I used to use Word at the office and Pages and TextEdit at home and I saved all my files as rtf (with IronKey as the transfer medium). Now that I am not encumbered with Word (because I'm retired), everything I do is in Pages. When I send files to others, I convert them to pdf. I also use TextEdit for quick notes.


----------



## screature (May 14, 2007)

John Clay said:


> This should be a multiple choice poll.
> 
> I use Pages whenever possible, but I also use Word when I need absolute compatibility with a Word user. Pages import/export function won't always cut it, and it's not worth the risk it'll fail on a crucial document.


This is my case as well.


----------



## ehMax (Feb 17, 2000)

John Clay said:


> This should be a multiple choice poll.
> 
> I use Pages whenever possible, but I also use Word when I need absolute compatibility with a Word user. Pages import/export function won't always cut it, and it's not worth the risk it'll fail on a crucial document.


There's different ways to poll a subject. 

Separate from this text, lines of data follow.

`src/common/dual_timer_pkg.sv`:
```
// Constants, register map and types shared by the dual timer/event counter
package dual_timer_pkg;

  // Channel count and counter geometry
  localparam int NUM_CH = 2;
  localparam int CNT_W = 16;
  localparam int BYTE_W = 8;
  localparam int DATA_W = 32;
  localparam int ADDR_W = 8;
  localparam logic [CNT_W-1:0] CNT_MAX = 16'hFFFF;
  localparam logic [CNT_W-1:0] CNT_RESET = 16'h0000;

  // Register indices; byte address is the index times four
  localparam int IDX_LSB = 2;
  localparam int IDX_W = ADDR_W - IDX_LSB;
  localparam logic [IDX_W-1:0] IDX_IRQ_CTRL = 6'h0b;
  localparam logic [IDX_W-1:0] IDX_HIGH [NUM_CH] = '{6'h0c, 6'h0f};
  localparam logic [IDX_W-1:0] IDX_LOW [NUM_CH] = '{6'h0d, 6'h10};
  localparam logic [IDX_W-1:0] IDX_CTRL [NUM_CH] = '{6'h0e, 6'h11};

  // Control register field positions
  localparam int CTRL_EDGE_BIT = 3;
  localparam int CTRL_RUN_BIT = 4;
  localparam int CTRL_MODE_LSB = 6;

  // Interrupt control register field positions
  localparam int IRQ_EN_LSB = 1;
  localparam int IRQ_FLAG_LSB = 5;

  // System clock division for the instruction clock
  localparam int SYS_DIV = 4;
  localparam int DIV_W = 2;
  localparam logic [DIV_W-1:0] DIV_LAST = DIV_W'(SYS_DIV - 1);

  // Operating modes, encoded as in the control register
  typedef enum logic [1:0] {
    MODE_UNUSED = 2'b00,
    MODE_EVENT  = 2'b01,
    MODE_TIMER  = 2'b10,
    MODE_PULSE  = 2'b11
  } mode_t;

  // Software-visible control fields of one counter
  typedef struct packed {
    mode_t mode;
    logic  run;
    logic  edge_sel;
  } ctrl_t;

  localparam ctrl_t CTRL_RESET = '{mode: MODE_UNUSED, run: 1'b0, edge_sel: 1'b1};

  // Pulse-width measurement progress
  typedef enum logic {
    PW_WAIT,
    PW_MEASURE
  } pw_state_t;

endpackage

```
`src/logic/dual_timer_event_counter.sv`:
```
// Two 16-bit timer/event counters with an APB register slave
//
// Operation
// - Two 16-bit up-counters, pin, sys/4 or RTC clock
// - Internal clock chosen by build option
// - Low-byte write only fills the buffer
// - High-byte write loads preload with buffer
// - High read returns high, captures low byte
// - Control bits 0-2 and 5 read zero
// - Control bit 3 selects falling edge
// - Control bit 4 enables counting
// - Control bits 7:6 select the mode
// - Event counts pin edges, timer counts ticks
// - Overflow reloads preload and sets flag
// - Pulse mode counts until pin returns, stops
// - One measurement until enable set again
// - Pulse measurement starts on an edge
// - Pulse mode overflow behaves like others
// - Event and timer enable cleared only by software
// - Overflow is a wake-up source
// - Interrupt enable zero masks the overflow
// - Preload write loads counter when stopped
// - Counting blocked during a counter read
`timescale 1ns/1ps

module dual_timer_event_counter
  import dual_timer_pkg::*;
#(
  parameter logic [dual_timer_pkg::NUM_CH-1:0] USE_RTC_OPTION = '0,
  parameter logic                              OSC_INT_RC_RTC = 1'b0
) (
  // Clock and reset
  input  wire logic                                pclk,
  input  wire logic                                presetn,
  // APB slave
  input  wire logic                                psel,
  input  wire logic                                penable,
  input  wire logic                                pwrite,
  input  wire logic [dual_timer_pkg::ADDR_W-1:0]   paddr,
  input  wire logic [dual_timer_pkg::DATA_W-1:0]   pwdata,
  output logic      [dual_timer_pkg::DATA_W-1:0]   prdata,
  output logic                                     pready,
  output logic                                     pslverr,
  // External event pins and low-frequency oscillator
  input  wire logic [dual_timer_pkg::NUM_CH-1:0]   event_pin,
  input  wire logic                                low_freq_osc_clock,
  // Requests toward the interrupt and halt logic
  output logic      [dual_timer_pkg::NUM_CH-1:0]   irq_request,
  output logic                                     wake_pulse
);
  import dual_timer_pkg::*;

  //////////////////////////////////////////////////////////////////////////////
  // APB decode and handshake

  logic              access;
  logic              done;
  logic              wr_done;
  logic              rd_sample;
  logic [IDX_W-1:0]  idx;
  logic              aligned;
  logic              hit_irq;
  logic              mapped;
  logic [DATA_W-1:0] rd_word;
  logic              next_pready;
  logic [DATA_W-1:0] next_prdata;
  logic              next_pslverr;

  logic [NUM_CH-1:0] hit_high;
  logic [NUM_CH-1:0] hit_low;
  logic [NUM_CH-1:0] hit_ctrl;
  logic [DATA_W-1:0] chan_rd [NUM_CH];

  logic [NUM_CH-1:0] irq_en;
  logic [NUM_CH-1:0] ovf_flag;
  logic [NUM_CH-1:0] ovf;

  // One wait state: read data is sampled in the first access cycle, write data in the ready cycle
  always_comb begin
    access = psel & penable;
    done = access & pready;
    wr_done = done & pwrite;
    rd_sample = access & ~pready & ~pwrite;
    idx = paddr[ADDR_W-1:IDX_LSB];
    aligned = (paddr[IDX_LSB-1:0] == '0);
    hit_irq = aligned & (idx == IDX_IRQ_CTRL);
    mapped = hit_irq | (|hit_high) | (|hit_low) | (|hit_ctrl);
    rd_word = '0;
    if (hit_irq) begin
      rd_word[IRQ_EN_LSB +: NUM_CH] = irq_en;
      rd_word[IRQ_FLAG_LSB +: NUM_CH] = ovf_flag;
    end
    for (int c = 0; c < NUM_CH; c++) begin
      rd_word = rd_word | chan_rd[c];
    end
    next_pready = access & ~pready;
    next_prdata = prdata;
    next_pslverr = 1'b0;              // Error only stands with its ready cycle
    if (access & ~pready) begin
      next_prdata = pwrite ? '0 : rd_word;
      next_pslverr = ~mapped;         // Unmapped or misaligned address
    end
  end

  // Bus answer registers
  always_ff @(posedge pclk or negedge presetn) begin
    if (!presetn) begin
      pready <= 1'b0;
      prdata <= '0;
      pslverr <= 1'b0;
    end else begin
      pready <= next_pready;
      prdata <= next_prdata;
      pslverr <= next_pslverr;
    end
  end

  //////////////////////////////////////////////////////////////////////////////
  // Internal time bases

  logic [DIV_W-1:0] div_cnt;
  logic [DIV_W-1:0] next_div_cnt;
  logic             rtc_q1;
  logic             rtc_q2;
  logic             sys_tick;
  logic             rtc_tick;

  // Instruction clock tick and low-frequency oscillator rising edge
  always_comb begin
    next_div_cnt = div_cnt + DIV_W'(1);
    sys_tick = (div_cnt == DIV_LAST);
    rtc_tick = rtc_q1 & ~rtc_q2;
  end

  always_ff @(posedge pclk or negedge presetn) begin
    if (!presetn) begin
      div_cnt <= '0;
      rtc_q1 <= 1'b0;
      rtc_q2 <= 1'b0;
    end else begin
      div_cnt <= next_div_cnt;
      rtc_q1 <= low_freq_osc_clock;
      rtc_q2 <= rtc_q1;
    end
  end

  //////////////////////////////////////////////////////////////////////////////
  // Counter channels

  for (genvar ch = 0; ch < NUM_CH; ch++) begin : g_ch
    logic [CNT_W-1:0]  count;
    logic [CNT_W-1:0]  preload;
    logic [BYTE_W-1:0] low_buf;
    ctrl_t             ctrl;
    pw_state_t         pw;
    logic              pin_q;
    logic [CNT_W-1:0]  next_count;
    logic [CNT_W-1:0]  next_preload;
    logic [BYTE_W-1:0] next_low_buf;
    ctrl_t             next_ctrl;
    pw_state_t         next_pw;
    logic              rise;
    logic              fall;
    logic              act_edge;
    logic              ret_edge;
    logic              itick;
    logic              inc;
    logic              use_rtc;

    // RTC source only exists with the internal RC plus RTC oscillator
    assign use_rtc = USE_RTC_OPTION[ch] & OSC_INT_RC_RTC;

    assign hit_high[ch] = aligned & (idx == IDX_HIGH[ch]);
    assign hit_low[ch] = aligned & (idx == IDX_LOW[ch]);
    assign hit_ctrl[ch] = aligned & (idx == IDX_CTRL[ch]);

    // Read view; unused control bits stay zero
    always_comb begin
      chan_rd[ch] = '0;
      if (hit_high[ch]) begin
        chan_rd[ch][BYTE_W-1:0] = count[CNT_W-1:BYTE_W];
      end
      if (hit_low[ch]) begin
        chan_rd[ch][BYTE_W-1:0] = low_buf;
      end
      if (hit_ctrl[ch]) begin
        chan_rd[ch][CTRL_EDGE_BIT] = ctrl.edge_sel;
        chan_rd[ch][CTRL_RUN_BIT] = ctrl.run;
        chan_rd[ch][CTRL_MODE_LSB +: 2] = ctrl.mode;
      end
    end

    // Counting, pulse measurement and register side effects
    always_comb begin
      next_count = count;
      next_preload = preload;
      next_low_buf = low_buf;
      next_ctrl = ctrl;
      next_pw = pw;
      ovf[ch] = 1'b0;
      rise = event_pin[ch] & ~pin_q;
      fall = ~event_pin[ch] & pin_q;
      act_edge = ctrl.edge_sel ? fall : rise;
      ret_edge = ctrl.edge_sel ? rise : fall;
      itick = use_rtc ? rtc_tick : sys_tick;
      unique case (ctrl.mode)
        MODE_EVENT:  inc = act_edge;
        MODE_TIMER:  inc = itick;
        MODE_PULSE:  inc = (pw == PW_MEASURE) & itick & ~ret_edge;
        MODE_UNUSED: inc = 1'b0;
      endcase
      // A read of the high byte blocks this tick so capture is coherent
      inc = inc & ctrl.run & ~(rd_sample & hit_high[ch]);
      if (inc) begin
        if (count == CNT_MAX) begin
          next_count = preload;
          ovf[ch] = 1'b1;
        end else begin
          next_count = count + CNT_W'(1);
        end
      end
      // Only pulse mode lets hardware clear the run bit
      if (!(ctrl.run && ctrl.mode == MODE_PULSE)) begin
        next_pw = PW_WAIT;
      end else begin
        unique case (pw)
          PW_WAIT: begin
            if (act_edge) begin
              next_pw = PW_MEASURE;
            end
          end
          PW_MEASURE: begin
            if (ret_edge) begin
              next_pw = PW_WAIT;
              next_ctrl.run = 1'b0;
            end
          end
        endcase
      end
      if (rd_sample && hit_high[ch]) begin
        next_low_buf = count[BYTE_W-1:0];
      end
      if (wr_done && hit_low[ch]) begin
        next_low_buf = pwdata[BYTE_W-1:0];
      end
      if (wr_done && hit_high[ch]) begin
        next_preload = {pwdata[BYTE_W-1:0], low_buf};
        if (!ctrl.run) begin
          next_count = {pwdata[BYTE_W-1:0], low_buf};
        end
      end
      // Software write wins over the automatic run clear
      if (wr_done && hit_ctrl[ch]) begin
        next_ctrl.edge_sel = pwdata[CTRL_EDGE_BIT];
        next_ctrl.run = pwdata[CTRL_RUN_BIT];
        next_ctrl.mode = mode_t'(pwdata[CTRL_MODE_LSB +: 2]);
      end
    end

    always_ff @(posedge pclk or negedge presetn) begin
      if (!presetn) begin
        count <= CNT_RESET;
        preload <= CNT_RESET;
        low_buf <= '0;
        ctrl <= CTRL_RESET;
        pw <= PW_WAIT;
        pin_q <= 1'b0;
      end else begin
        count <= next_count;
        preload <= next_preload;
        low_buf <= next_low_buf;
        ctrl <= next_ctrl;
        pw <= next_pw;
        pin_q <= event_pin[ch];
      end
    end
  end

  //////////////////////////////////////////////////////////////////////////////
  // Overflow flags, interrupt enables and wake-up

  logic [NUM_CH-1:0] next_irq_en;
  logic [NUM_CH-1:0] next_ovf_flag;
  logic [NUM_CH-1:0] next_irq_request;
  logic              next_wake_pulse;

  // Flag set by overflow beats a clearing write in the same cycle
  always_comb begin
    next_irq_en = irq_en;
    next_ovf_flag = ovf_flag;
    if (wr_done && hit_irq) begin
      next_irq_en = pwdata[IRQ_EN_LSB +: NUM_CH];
      next_ovf_flag = pwdata[IRQ_FLAG_LSB +: NUM_CH];
    end
    next_ovf_flag = next_ovf_flag | ovf;
    next_irq_request = next_ovf_flag & next_irq_en;
    next_wake_pulse = |ovf;
  end

  always_ff @(posedge pclk or negedge presetn) begin
    if (!presetn) begin
      irq_en <= '0;
      ovf_flag <= '0;
      irq_request <= '0;
      wake_pulse <= 1'b0;
    end else begin
      irq_en <= next_irq_en;
      ovf_flag <= next_ovf_flag;
      irq_request <= next_irq_request;
      wake_pulse <= next_wake_pulse;
    end
  end

endmodule

```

I was curious what word processor was used _*the most*_ by ehMacians.


----------



## JAMG (Apr 1, 2003)

TextEdit does everything I need, which is to open Word Docs and strip out any formating...
Indesign for anything else


----------



## Paddy (Jul 13, 2004)

I only use Word out of long habit - and pretty much all of my clients use it to send me content for their websites. Formatting isn't really an issue in most cases, so I could just open them all in Pages and carry on, but so far haven't made any attempt to switch. Word works, I'm familiar with it and I'm not doing anything terribly complex with it. (For that, I have InDesign)

And this is a carryover from the AppleWorks/Word days too - never used AW all that much either. I know...BAD Apple loyalist here.


----------



## Amiga2000HD (Jan 23, 2007)

I don't have a concrete answer for this poll. Basically, I use whatever software that can handle rich text documents on whatever machine I happen to be using at the time. The reason for this is to keep my documents as cross-platform and cross-software package friendly as possible. It's worked well except for one file I made on the Mac Pro at home that misformatted spectacularly when it got opened on a Windows 7 machine at work. One of these days I need to look into what happened with that document.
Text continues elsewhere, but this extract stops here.